Kounotori’s End

A Japanese camera will try to catch first-time pictures of a satellite's breakup

Kounotori, packed full of supplies, arrived at the space station in July. (NASA )

Shortly after Japan’s Kounotori cargo ship undocks from the space station on Wednesday, ground controllers will fire its rockets to steer the schoolbus-size craft into the atmosphere so that it burns up over the ocean. Normally, the end would come discreetly off camera. This time, we’ll get to watch the fireworks.

In the 55-year history of satellites re-entering the atmosphere, nobody (or at least nobody in the unclassified world) has ever gotten pictures from the satellite’s point of view. For Kounotori’s demise, Japanese investigators have placed a camera-equipped device called i-Ball inside the spacecraft. The spherical i-Ball has two cameras. One will return 10 images from inside Kounotori as it’s breaking up. The second camera will take 40 pictures after the breakup, and the i-Ball will continue on to a splashdown in the ocean.
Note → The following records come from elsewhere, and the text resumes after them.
**src/rtl/ddrctl1_requester_if.sv**
```systemverilog
// ddrctl1_requester_if: client request/response and DdrCtl1 instruction-port bundle.
// Rev 1.0 -- slave is the requester's view, master is the client/controller side.
`default_nettype none

interface ddrctl1_requester_if;
  logic        req_valid;
  logic        req_ready;
  logic        req_write;
  logic [31:0] req_addr;
  logic [31:0] req_data;
  logic        rsp_valid;
  logic [31:0] rsp_data;
  logic        err;
  logic [11:0] inst;
  logic        inst_en;
  logic [31:0] ctl_page;
  logic        ctl_ready;
  logic        ctl_locked;

  modport slave (
    input  req_valid, req_write, req_addr, req_data, ctl_page, ctl_ready, ctl_locked,
    output req_ready, rsp_valid, rsp_data, err, inst, inst_en
  );

  modport master (
    output req_valid, req_write, req_addr, req_data, ctl_page, ctl_ready, ctl_locked,
    input  req_ready, rsp_valid, rsp_data, err, inst, inst_en
  );
endinterface

`default_nettype wire

```
**src/rtl/ddrctl1_requester.sv**
```systemverilog
// ddrctl1_requester: serialises client word read/write requests into DdrCtl1 instructions.
// Rev 1.0 -- optional ADDR_CACHE_EN skips LA0..LA3 when the page address is unchanged.
`default_nettype none

`ifndef DdrCtl1_NOP
`define DdrCtl1_NOP 4'h0
`define DdrCtl1_LCK 4'h1
`define DdrCtl1_ULK 4'h2
`define DdrCtl1_LA0 4'h3
`define DdrCtl1_LA1 4'h4
`define DdrCtl1_LA2 4'h5
`define DdrCtl1_LA3 4'h6
`define DdrCtl1_LD0 4'h7
`define DdrCtl1_LD1 4'h8
`define DdrCtl1_LD2 4'h9
`define DdrCtl1_LD3 4'hA
`define DdrCtl1_WRP 4'hB
`define DdrCtl1_RDP 4'hC
`endif

module ddrctl1_requester #(
  parameter int TIMEOUT   = 1023,
  parameter int TIMEOUT_W = 10
) (
  input  wire logic          clk,
  input  wire logic          rst_n,
  ddrctl1_requester_if.slave bus
);

  localparam logic [3:0] S_IDLE    = 4'd0;
  localparam logic [3:0] S_LCK     = 4'd1;
  localparam logic [3:0] S_LA0     = 4'd2;
  localparam logic [3:0] S_LA1     = 4'd3;
  localparam logic [3:0] S_LA2     = 4'd4;
  localparam logic [3:0] S_LA3     = 4'd5;
  localparam logic [3:0] S_LD0     = 4'd6;
  localparam logic [3:0] S_LD1     = 4'd7;
  localparam logic [3:0] S_LD2     = 4'd8;
  localparam logic [3:0] S_LD3     = 4'd9;
  localparam logic [3:0] S_ULK     = 4'd10;
  localparam logic [3:0] S_ISSUE   = 4'd11;
  localparam logic [3:0] S_WAIT_LO = 4'd12;
  localparam logic [3:0] S_WAIT_HI = 4'd13;
  localparam logic [3:0] S_DONE    = 4'd14;

  localparam logic [TIMEOUT_W-1:0] c_TIMEOUT = TIMEOUT_W'(TIMEOUT);

  logic [3:0]           r_state;
  logic [TIMEOUT_W-1:0] r_cnt;
  logic                 r_write;
  logic [31:0]          r_addr;
  logic [31:0]          r_data;
  logic                 r_skip_la;
  logic                 r_req_ready;
  logic                 r_rsp_valid;
  logic [31:0]          r_rsp_data;
  logic                 r_err;
  logic [11:0]          r_inst;
  logic                 r_inst_en;

  logic [3:0]           w_next_state;
  logic                 w_accept;
  logic                 w_skip_la;
  logic                 w_cnt_hit;
  logic                 w_timeout;
  logic                 w_capture;
  logic                 w_in_wait;
  logic [3:0]           w_op;
  logic [7:0]           w_imm;
  logic                 w_inst_en_nxt;
  logic                 w_req_ready_nxt;
  logic                 w_rsp_valid_nxt;
  logic [31:0]          w_rsp_data_nxt;
  logic                 w_err_nxt;

  assign w_accept  = (r_state == S_IDLE) & r_req_ready & bus.req_valid;
  assign w_cnt_hit = (r_cnt == c_TIMEOUT);
  assign w_in_wait = (r_state == S_ISSUE) | (r_state == S_WAIT_LO) | (r_state == S_WAIT_HI);

`ifdef ADDR_CACHE_EN
  logic        r_cache_vld;
  logic [31:0] r_cache_addr;

  assign w_skip_la = r_cache_vld & (bus.req_addr == r_cache_addr);

  // The address is considered loaded once LA3 has been emitted.
  always_ff @(posedge clk or negedge rst_n) begin
    if (!rst_n) begin
      r_cache_vld  <= 1'b0;
      r_cache_addr <= 32'h0;
    end else if (w_timeout) begin
      r_cache_vld  <= 1'b0;
    end else if (r_state == S_LA3) begin
      r_cache_vld  <= 1'b1;
      r_cache_addr <= r_addr;
    end
  end
`else
  assign w_skip_la = 1'b0;
`endif

  // State register and timeout counter
  always_ff @(posedge clk or negedge rst_n) begin
    if (!rst_n) begin
      r_state <= S_IDLE;
      r_cnt   <= '0;
    end else begin
      r_state <= w_next_state;
      if (w_next_state != r_state)
        r_cnt <= '0;
      else if (w_in_wait)
        r_cnt <= r_cnt + TIMEOUT_W'(1);
    end
  end

  // Next-state logic
  always_comb begin
    w_next_state = r_state;
    w_timeout    = 1'b0;
    w_capture    = 1'b0;
    case (r_state)
      S_IDLE:    if (w_accept) w_next_state = S_LCK;
      S_LCK:     w_next_state = !r_skip_la ? S_LA0 : (r_write ? S_LD0 : S_ULK);
      S_LA0:     w_next_state = S_LA1;
      S_LA1:     w_next_state = S_LA2;
      S_LA2:     w_next_state = S_LA3;
      S_LA3:     w_next_state = r_write ? S_LD0 : S_ULK;
      S_LD0:     w_next_state = S_LD1;
      S_LD1:     w_next_state = S_LD2;
      S_LD2:     w_next_state = S_LD3;
      S_LD3:     w_next_state = S_ULK;
      S_ULK:     w_next_state = S_ISSUE;
      // r_inst_en here means WRP/RDP is on the bus this cycle.
      S_ISSUE: begin
        if (r_inst_en) begin
          w_next_state = S_WAIT_LO;
        end else if (w_cnt_hit) begin
          w_next_state = S_DONE;
          w_timeout    = 1'b1;
        end
      end
      S_WAIT_LO: begin
        if (!bus.ctl_ready) begin
          w_next_state = S_WAIT_HI;
        end else if (w_cnt_hit) begin
          w_next_state = S_DONE;
          w_timeout    = 1'b1;
        end
      end
      S_WAIT_HI: begin
        if (bus.ctl_ready) begin
          w_next_state = S_DONE;
          w_capture    = ~r_write;
        end else if (w_cnt_hit) begin
          w_next_state = S_DONE;
          w_timeout    = 1'b1;
        end
      end
      S_DONE:    w_next_state = S_IDLE;
      default:   w_next_state = S_IDLE;
    endcase
  end

  // Output logic: next-cycle values of the registered outputs
  always_comb begin
    w_op          = `DdrCtl1_NOP;
    w_imm         = 8'h00;
    w_inst_en_nxt = 1'b0;
    case (w_next_state)
      S_LCK:   begin w_op = `DdrCtl1_LCK; w_inst_en_nxt = 1'b1; end
      S_LA0:   begin w_op = `DdrCtl1_LA0; w_imm = r_addr[7:0];   w_inst_en_nxt = 1'b1; end
      S_LA1:   begin w_op = `DdrCtl1_LA1; w_imm = r_addr[15:8];  w_inst_en_nxt = 1'b1; end
      S_LA2:   begin w_op = `DdrCtl1_LA2; w_imm = r_addr[23:16]; w_inst_en_nxt = 1'b1; end
      S_LA3:   begin w_op = `DdrCtl1_LA3; w_imm = r_addr[31:24]; w_inst_en_nxt = 1'b1; end
      S_LD0:   begin w_op = `DdrCtl1_LD0; w_imm = r_data[7:0];   w_inst_en_nxt = 1'b1; end
      S_LD1:   begin w_op = `DdrCtl1_LD1; w_imm = r_data[15:8];  w_inst_en_nxt = 1'b1; end
      S_LD2:   begin w_op = `DdrCtl1_LD2; w_imm = r_data[23:16]; w_inst_en_nxt = 1'b1; end
      S_LD3:   begin w_op = `DdrCtl1_LD3; w_imm = r_data[31:24]; w_inst_en_nxt = 1'b1; end
      S_ULK:   begin w_op = `DdrCtl1_ULK; w_inst_en_nxt = 1'b1; end
      S_ISSUE: begin
        if (bus.ctl_ready) begin
          w_op          = r_write ? `DdrCtl1_WRP : `DdrCtl1_RDP;
          w_inst_en_nxt = 1'b1;
        end
      end
      default: ;
    endcase
    w_req_ready_nxt = (w_next_state == S_IDLE) & bus.ctl_ready;
    w_rsp_valid_nxt = (w_next_state == S_DONE);
    w_rsp_data_nxt  = w_capture ? bus.ctl_page : r_rsp_data;
    w_err_nxt       = r_err | w_timeout;
  end

  always_ff @(posedge clk or negedge rst_n) begin
    if (!rst_n) begin
      r_write     <= 1'b0;
      r_addr      <= 32'h0;
      r_data      <= 32'h0;
      r_skip_la   <= 1'b0;
      r_req_ready <= 1'b0;
      r_rsp_valid <= 1'b0;
      r_rsp_data  <= 32'h0;
      r_err       <= 1'b0;
      r_inst      <= {`DdrCtl1_NOP, 8'h00};
      r_inst_en   <= 1'b0;
    end else begin
      if (w_accept) begin
        r_write   <= bus.req_write;
        r_addr    <= bus.req_addr;
        r_data    <= bus.req_data;
        r_skip_la <= w_skip_la;
      end
      r_req_ready <= w_req_ready_nxt;
      r_rsp_valid <= w_rsp_valid_nxt;
      r_rsp_data  <= w_rsp_data_nxt;
      r_err       <= w_err_nxt;
      r_inst      <= {w_op, w_imm};
      r_inst_en   <= w_inst_en_nxt;
    end
  end

  assign bus.req_ready = r_req_ready;
  assign bus.rsp_valid = r_rsp_valid;
  assign bus.rsp_data  = r_rsp_data;
  assign bus.err       = r_err;
  assign bus.inst      = r_inst;
  assign bus.inst_en   = r_inst_en;

endmodule

`default_nettype wire

```
**src/flat_wrapper.sv**
```systemverilog
// flat-port wrapper written by rule: the top's interface ports become plain ports
module ddrctl1_requester_flat 
#(
  parameter int TIMEOUT   = 1023,
  parameter int TIMEOUT_W = 10
)
  (clk, rst_n, bus_req_valid, bus_req_write, bus_req_addr, bus_req_data, bus_ctl_page, bus_ctl_ready, bus_ctl_locked, bus_req_ready, bus_rsp_valid, bus_rsp_data, bus_err, bus_inst, bus_inst_en);
  ddrctl1_requester_if bus_i ();
  input  wire logic clk;
  input  wire logic rst_n;
  input wire logic [$bits(bus_i.req_valid)-1:0] bus_req_valid;
  input wire logic [$bits(bus_i.req_write)-1:0] bus_req_write;
  input wire logic [$bits(bus_i.req_addr)-1:0] bus_req_addr;
  input wire logic [$bits(bus_i.req_data)-1:0] bus_req_data;
  input wire logic [$bits(bus_i.ctl_page)-1:0] bus_ctl_page;
  input wire logic [$bits(bus_i.ctl_ready)-1:0] bus_ctl_ready;
  input wire logic [$bits(bus_i.ctl_locked)-1:0] bus_ctl_locked;
  output wire logic [$bits(bus_i.req_ready)-1:0] bus_req_ready;
  output wire logic [$bits(bus_i.rsp_valid)-1:0] bus_rsp_valid;
  output wire logic [$bits(bus_i.rsp_data)-1:0] bus_rsp_data;
  output wire logic [$bits(bus_i.err)-1:0] bus_err;
  output wire logic [$bits(bus_i.inst)-1:0] bus_inst;
  output wire logic [$bits(bus_i.inst_en)-1:0] bus_inst_en;
  assign bus_i.req_valid = bus_req_valid;
  assign bus_i.req_write = bus_req_write;
  assign bus_i.req_addr = bus_req_addr;
  assign bus_i.req_data = bus_req_data;
  assign bus_i.ctl_page = bus_ctl_page;
  assign bus_i.ctl_ready = bus_ctl_ready;
  assign bus_i.ctl_locked = bus_ctl_locked;
  assign bus_req_ready = bus_i.req_ready;
  assign bus_rsp_valid = bus_i.rsp_valid;
  assign bus_rsp_data = bus_i.rsp_data;
  assign bus_err = bus_i.err;
  assign bus_inst = bus_i.inst;
  assign bus_inst_en = bus_i.inst_en;
  ddrctl1_requester #(.TIMEOUT(TIMEOUT), .TIMEOUT_W(TIMEOUT_W)) u_core (.clk(clk), .rst_n(rst_n), .bus(bus_i));
endmodule
```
This Japanese space agency video shows how it’s all supposed to go:

Japan’s i-Ball won’t be the only instrument recording the spacecraft’s breakup. Another experiment package, called REBR (Re-Entry Breakup Recorder), will collect information on temperature and accelerations as Kounotori is torn to pieces during re-entry.

“Getting data off a satellite that’s coming in and breaking apart is a bit of a trick,” says William Ailor of The Aerospace Corporation, principal investigator for REBR, whose team worked on the technology for more than a decade before flying it for the first time on another Kounotori last year. REBR is contained in a copper shell held together by plastic bolts. Once the spacecraft starts to break up, the bolts melt and the instrument package is set free. “The whole vehicle that we’re riding in has to come apart for us to get out at all,” says Ailor. REBR has no cameras, but its data — transmitted to the ground during a five-minute fall to the ocean — will tell scientists about the timing and conditions of the breakup.

Why do they care? Currently, spacecraft operators err on the side of caution when it comes to de-orbiting a satellite at the end of its lifetime. Rather than risk an uncontrolled entry over a populated area, they command the satellite to re-enter slightly early. “If your casualty expectation exceeds 1 in 10,000, you have to put it in the ocean,” says Ailor. The risk of casualties is based on estimates of when a given satellite would break up as its orbit decays. “What we’re trying to do is calibrate the models that make these estimates.” If satellite owners could be less conservative in their estimates, they could leave valuable satellites — say, the Hubble Space Telescope — operating longer in space.

Information on satellite breakup is considered important enough that a commercial venture called Terminal Velocity Aerospace has licensed the technology from The Aerospace Corp. to do routine data collection on future spacecraft. Meanwhile, Ailor is looking forward to i-Ball’s first-time photos. “I hope they succeed,” he says. “That will be really significant in itself.”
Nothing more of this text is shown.